For European organizations, the primary impact involves potential unauthorized remote control of affected D-Link DIR-852 routers, which can lead to interception or manipulation of network traffic, disruption of internet connectivity, and pivoting to internal networks. This is particularly concerning for small and medium enterprises or home office environments that may still use legacy or unsupported network equipment. The compromise of such routers can undermine network confidentiality and integrity, enabling attackers to conduct further attacks such as data exfiltration, man-in-the-middle attacks, or launching attacks against internal systems. Availability may also be affected if attackers disrupt router functionality or cause denial of service. Since the product is no longer supported, organizations cannot rely on vendor patches, increasing exposure. The public availability of exploits raises the likelihood of opportunistic attacks, including by less sophisticated threat actors. The impact is heightened in sectors with critical infrastructure or sensitive data, where network stability and security are paramount.

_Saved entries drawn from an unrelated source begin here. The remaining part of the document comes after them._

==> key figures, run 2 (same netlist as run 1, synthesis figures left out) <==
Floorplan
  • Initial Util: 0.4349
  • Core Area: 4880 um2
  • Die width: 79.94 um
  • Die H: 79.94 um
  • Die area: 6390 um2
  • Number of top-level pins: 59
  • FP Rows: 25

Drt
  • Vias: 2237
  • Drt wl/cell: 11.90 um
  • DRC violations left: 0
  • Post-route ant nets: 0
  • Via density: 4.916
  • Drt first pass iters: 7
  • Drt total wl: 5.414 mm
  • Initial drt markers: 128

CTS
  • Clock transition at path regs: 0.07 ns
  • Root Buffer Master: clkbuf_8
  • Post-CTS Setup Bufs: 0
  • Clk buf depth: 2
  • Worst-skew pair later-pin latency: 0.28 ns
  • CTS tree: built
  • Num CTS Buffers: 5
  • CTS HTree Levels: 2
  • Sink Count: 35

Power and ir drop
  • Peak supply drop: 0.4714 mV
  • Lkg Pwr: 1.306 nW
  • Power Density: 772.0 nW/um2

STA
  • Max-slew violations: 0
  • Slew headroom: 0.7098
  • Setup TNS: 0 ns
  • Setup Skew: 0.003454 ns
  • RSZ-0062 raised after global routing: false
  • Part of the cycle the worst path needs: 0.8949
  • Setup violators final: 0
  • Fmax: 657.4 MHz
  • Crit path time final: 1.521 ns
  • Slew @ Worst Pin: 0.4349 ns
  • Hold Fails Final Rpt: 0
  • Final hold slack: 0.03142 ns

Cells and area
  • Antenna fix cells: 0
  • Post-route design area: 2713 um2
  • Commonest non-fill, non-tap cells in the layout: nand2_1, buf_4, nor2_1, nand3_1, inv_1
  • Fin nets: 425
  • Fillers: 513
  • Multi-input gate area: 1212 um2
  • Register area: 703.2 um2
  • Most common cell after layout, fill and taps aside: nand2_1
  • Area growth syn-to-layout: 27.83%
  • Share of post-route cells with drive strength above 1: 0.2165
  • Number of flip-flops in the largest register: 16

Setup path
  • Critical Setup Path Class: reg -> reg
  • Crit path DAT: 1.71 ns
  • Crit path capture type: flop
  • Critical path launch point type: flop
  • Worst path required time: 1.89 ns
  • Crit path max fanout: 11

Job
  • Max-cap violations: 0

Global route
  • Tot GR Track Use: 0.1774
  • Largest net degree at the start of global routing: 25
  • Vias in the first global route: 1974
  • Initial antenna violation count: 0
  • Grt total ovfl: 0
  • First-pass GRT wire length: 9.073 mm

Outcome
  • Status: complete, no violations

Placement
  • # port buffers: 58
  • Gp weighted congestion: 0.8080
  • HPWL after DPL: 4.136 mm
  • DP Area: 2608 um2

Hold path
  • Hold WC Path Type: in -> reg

Given the absence of official patches, European organizations should prioritize replacing the D-Link DIR-852 routers with supported, updated models to eliminate the vulnerability. If immediate replacement is not feasible, network segmentation should be implemented to isolate vulnerable devices from critical systems and limit exposure to untrusted networks. Access control lists (ACLs) and firewall rules should restrict inbound traffic to the /gena.cgi endpoint or block access to the router's management interfaces from outside trusted networks. Monitoring network traffic for unusual activity targeting the router can help detect exploitation attempts. Disabling remote management features on the affected devices reduces attack surface. Organizations should conduct asset inventories to identify any remaining DIR-852 devices and remove or quarantine them. Additionally, educating users about the risks of unsupported hardware and encouraging timely hardware upgrades will reduce future exposure. Employing intrusion detection/prevention systems (IDS/IPS) with signatures for known exploits can provide an additional layer of defense.